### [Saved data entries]
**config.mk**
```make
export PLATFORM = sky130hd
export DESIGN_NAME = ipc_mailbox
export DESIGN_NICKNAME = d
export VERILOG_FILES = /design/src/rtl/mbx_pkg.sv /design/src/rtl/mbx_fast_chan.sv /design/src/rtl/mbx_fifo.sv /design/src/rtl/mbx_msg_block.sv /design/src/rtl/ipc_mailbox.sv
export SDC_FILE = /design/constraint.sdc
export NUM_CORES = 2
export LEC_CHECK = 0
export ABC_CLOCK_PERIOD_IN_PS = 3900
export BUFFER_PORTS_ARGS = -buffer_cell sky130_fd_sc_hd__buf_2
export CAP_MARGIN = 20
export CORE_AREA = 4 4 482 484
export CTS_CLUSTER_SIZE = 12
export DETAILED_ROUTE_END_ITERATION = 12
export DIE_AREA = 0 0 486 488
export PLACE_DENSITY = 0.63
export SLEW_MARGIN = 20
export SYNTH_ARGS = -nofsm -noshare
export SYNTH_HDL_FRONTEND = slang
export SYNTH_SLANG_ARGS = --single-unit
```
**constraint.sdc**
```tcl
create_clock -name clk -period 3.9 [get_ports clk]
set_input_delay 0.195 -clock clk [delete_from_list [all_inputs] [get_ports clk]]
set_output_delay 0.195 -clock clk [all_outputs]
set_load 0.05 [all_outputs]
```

### [Instructions to follow]
Your response must repeat the entries above exactly, in full.

### [Exercise response]
**config.mk**
```make
export PLATFORM = sky130hd
export DESIGN_NAME = ipc_mailbox
export DESIGN_NICKNAME = d
export VERILOG_FILES = /design/src/rtl/mbx_pkg.sv /design/src/rtl/mbx_fast_chan.sv /design/src/rtl/mbx_fifo.sv /design/src/rtl/mbx_msg_block.sv /design/src/rtl/ipc_mailbox.sv
export SDC_FILE = /design/constraint.sdc
export NUM_CORES = 2
export LEC_CHECK = 0
export ABC_CLOCK_PERIOD_IN_PS = 3900
export BUFFER_PORTS_ARGS = -buffer_cell sky130_fd_sc_hd__buf_2
export CAP_MARGIN = 20
export CORE_AREA = 4 4 482 484
export CTS_CLUSTER_SIZE = 12
export DETAILED_ROUTE_END_ITERATION = 12
export DIE_AREA = 0 0 486 488
export PLACE_DENSITY = 0.63
export SLEW_MARGIN = 20
export SYNTH_ARGS = -nofsm -noshare
export SYNTH_HDL_FRONTEND = slang
export SYNTH_SLANG_ARGS = --single-unit
```
**constraint.sdc**
```tcl
create_clock -name clk -period 3.9 [get_ports clk]
set_input_delay 0.195 -clock clk [delete_from_list [all_inputs] [get_ports clk]]
set_output_delay 0.195 -clock clk [all_outputs]
set_load 0.05 [all_outputs]
```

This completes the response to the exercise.